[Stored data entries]
**src/rtl/eau_pkg.sv**
```systemverilog
package eau_pkg;

    typedef enum logic [2:0] {
        AM_PLAIN    = 3'd0,
        AM_POST_INC = 3'd1,
        AM_POST_DEC = 3'd2,
        AM_PRE_INC  = 3'd3,
        AM_PRE_DEC  = 3'd4
    } am_mode_e;

    // Unused codes fall back to plain indirect.
    function automatic am_mode_e decode_mode(input logic [2:0] code);
        case (code)
            3'd1:    return AM_POST_INC;
            3'd2:    return AM_POST_DEC;
            3'd3:    return AM_PRE_INC;
            3'd4:    return AM_PRE_DEC;
            default: return AM_PLAIN;
        endcase
    endfunction

    function automatic logic mode_modifies(input am_mode_e m);
        return m != AM_PLAIN;
    endfunction

    function automatic logic mode_is_pre(input am_mode_e m);
        return (m == AM_PRE_INC) || (m == AM_PRE_DEC);
    endfunction

    function automatic logic mode_goes_down(input am_mode_e m);
        return (m == AM_POST_DEC) || (m == AM_PRE_DEC);
    endfunction

endpackage

```
**src/rtl/eau_addr_calc.sv**
```systemverilog
module eau_addr_calc #(
    parameter int ADDR_W = 16,
    parameter int LANES  = 2
) (
    input  logic [2:0]        mode_code,
    input  logic              byte_op,
    input  logic [ADDR_W-1:0] base,
    output logic [ADDR_W-1:0] ea,
    output logic [ADDR_W-1:0] upd,
    output logic              wb_en,
    output logic              misalign
);
    import eau_pkg::*;

    localparam int LANE_W = $clog2(LANES);

    am_mode_e          mode;
    logic [ADDR_W-1:0] step;
    logic [ADDR_W-1:0] moved;

    always_comb begin
        mode  = decode_mode(mode_code);
        step  = byte_op ? ADDR_W'(1) : ADDR_W'(LANES);
        // Natural-width arithmetic wraps modulo 2^ADDR_W.
        moved = mode_goes_down(mode) ? (base - step) : (base + step);
        upd   = moved;
        wb_en = mode_modifies(mode);
        ea    = mode_is_pre(mode) ? moved : base;
        misalign = !byte_op && (ea[LANE_W-1:0] != '0);
    end

endmodule

```
**src/rtl/eau_lane_ctl.sv**
```systemverilog
module eau_lane_ctl #(
    parameter int DATA_W = 16,
    parameter int LANES  = DATA_W / 8
) (
    input  logic                     byte_op,
    input  logic [$clog2(LANES)-1:0] lane,
    input  logic [DATA_W-1:0]        wdata_in,
    output logic [LANES-1:0]         be,
    output logic [DATA_W-1:0]        wdata_out
);
    localparam int LANE_W = $clog2(LANES);

    for (genvar i = 0; i < LANES; i++) begin : g_lane
        assign be[i] = !byte_op || (lane == LANE_W'(i));
        assign wdata_out[i*8 +: 8] = byte_op ? wdata_in[7:0] : wdata_in[i*8 +: 8];
    end

endmodule

```
**src/rtl/eau_rd_extract.sv**
```systemverilog
module eau_rd_extract #(
    parameter int DATA_W = 16,
    parameter int LANES  = DATA_W / 8
) (
    input  logic                     byte_op,
    input  logic [$clog2(LANES)-1:0] lane,
    input  logic [DATA_W-1:0]        word_in,
    output logic [DATA_W-1:0]        data_out
);
    localparam int LANE_W = $clog2(LANES);

    logic [7:0] sel;

    always_comb begin
        sel = '0;
        for (int i = 0; i < LANES; i++) begin
            if (lane == LANE_W'(i)) sel = word_in[i*8 +: 8];
        end
        data_out = byte_op ? {{(DATA_W-8){1'b0}}, sel} : word_in;
    end

endmodule

```
**src/rtl/ea_unit.sv**
```systemverilog
module ea_unit #(
    parameter int ADDR_W = 16,
    parameter int DATA_W = 16
) (
    input  logic                  clk,
    input  logic                  rst,
    input  logic                  req_valid,
    input  logic [2:0]            req_mode,
    input  logic                  req_byte,
    input  logic                  req_write,
    input  logic [ADDR_W-1:0]     req_base,
    input  logic [DATA_W-1:0]     req_wdata,
    output logic                  mem_strobe,
    output logic                  mem_we,
    output logic [ADDR_W-1:0]     mem_addr,
    output logic [DATA_W/8-1:0]   mem_be,
    output logic [DATA_W-1:0]     mem_wdata,
    input  logic [DATA_W-1:0]     mem_rdata,
    output logic                  reg_wb_en,
    output logic [ADDR_W-1:0]     reg_wb_val,
    output logic                  trap,
    output logic                  rd_valid,
    output logic [DATA_W-1:0]     rd_data
);
    localparam int LANES  = DATA_W / 8;
    localparam int LANE_W = $clog2(LANES);

    typedef struct packed {
        logic              strobe;
        logic              we;
        logic              byte_op;
        logic [ADDR_W-1:0] addr;
        logic [LANES-1:0]  be;
        logic [DATA_W-1:0] wdata;
        logic              wb_en;
        logic [ADDR_W-1:0] wb_val;
        logic              trap;
    } acc_stage_t;

    typedef struct packed {
        logic              valid;
        logic              byte_op;
        logic [LANE_W-1:0] lane;
    } rd_stage_t;

    logic [ADDR_W-1:0] ea_c;
    logic [ADDR_W-1:0] upd_c;
    logic              wb_c;
    logic              mis_c;
    logic [LANES-1:0]  be_c;
    logic [DATA_W-1:0] wd_c;
    logic [DATA_W-1:0] ext_c;

    acc_stage_t acc_nxt, acc_q;
    rd_stage_t  rd_q;

    eau_addr_calc #(.ADDR_W(ADDR_W), .LANES(LANES)) u_calc (
        .mode_code (req_mode),
        .byte_op   (req_byte),
        .base      (req_base),
        .ea        (ea_c),
        .upd       (upd_c),
        .wb_en     (wb_c),
        .misalign  (mis_c)
    );

    eau_lane_ctl #(.DATA_W(DATA_W), .LANES(LANES)) u_lanes (
        .byte_op   (req_byte),
        .lane      (ea_c[LANE_W-1:0]),
        .wdata_in  (req_wdata),
        .be        (be_c),
        .wdata_out (wd_c)
    );

    always_comb begin
        acc_nxt.strobe  = req_valid && !mis_c;
        acc_nxt.we      = req_write;
        acc_nxt.byte_op = req_byte;
        acc_nxt.addr    = ea_c;
        acc_nxt.be      = (req_valid && !mis_c) ? be_c : '0;
        acc_nxt.wdata   = wd_c;
        acc_nxt.wb_en   = req_valid && !mis_c && wb_c;
        acc_nxt.wb_val  = upd_c;
        acc_nxt.trap    = req_valid && mis_c;
    end

    always_ff @(posedge clk) begin
        if (rst) begin
            acc_q <= '0;
            rd_q  <= '0;
        end else begin
            acc_q         <= acc_nxt;
            rd_q.valid    <= acc_q.strobe && !acc_q.we;
            rd_q.byte_op  <= acc_q.byte_op;
            rd_q.lane     <= acc_q.addr[LANE_W-1:0];
        end
    end

    eau_rd_extract #(.DATA_W(DATA_W), .LANES(LANES)) u_extract (
        .byte_op  (rd_q.byte_op),
        .lane     (rd_q.lane),
        .word_in  (mem_rdata),
        .data_out (ext_c)
    );

    assign mem_strobe = acc_q.strobe;
    assign mem_we     = acc_q.strobe && acc_q.we;
    assign mem_addr   = acc_q.addr;
    assign mem_be     = acc_q.be;
    assign mem_wdata  = acc_q.wdata;
    assign reg_wb_en  = acc_q.wb_en;
    assign reg_wb_val = acc_q.wb_val;
    assign trap       = acc_q.trap;
    assign rd_valid   = rd_q.valid;
    assign rd_data    = rd_q.valid ? ext_c : '0;

endmodule

```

• INSTRUCTIONS FOR THE TASK
In the entries above, tally the lines that include the string "step". Give the figure only.

• SOLUTION TO THE EXERCISE
3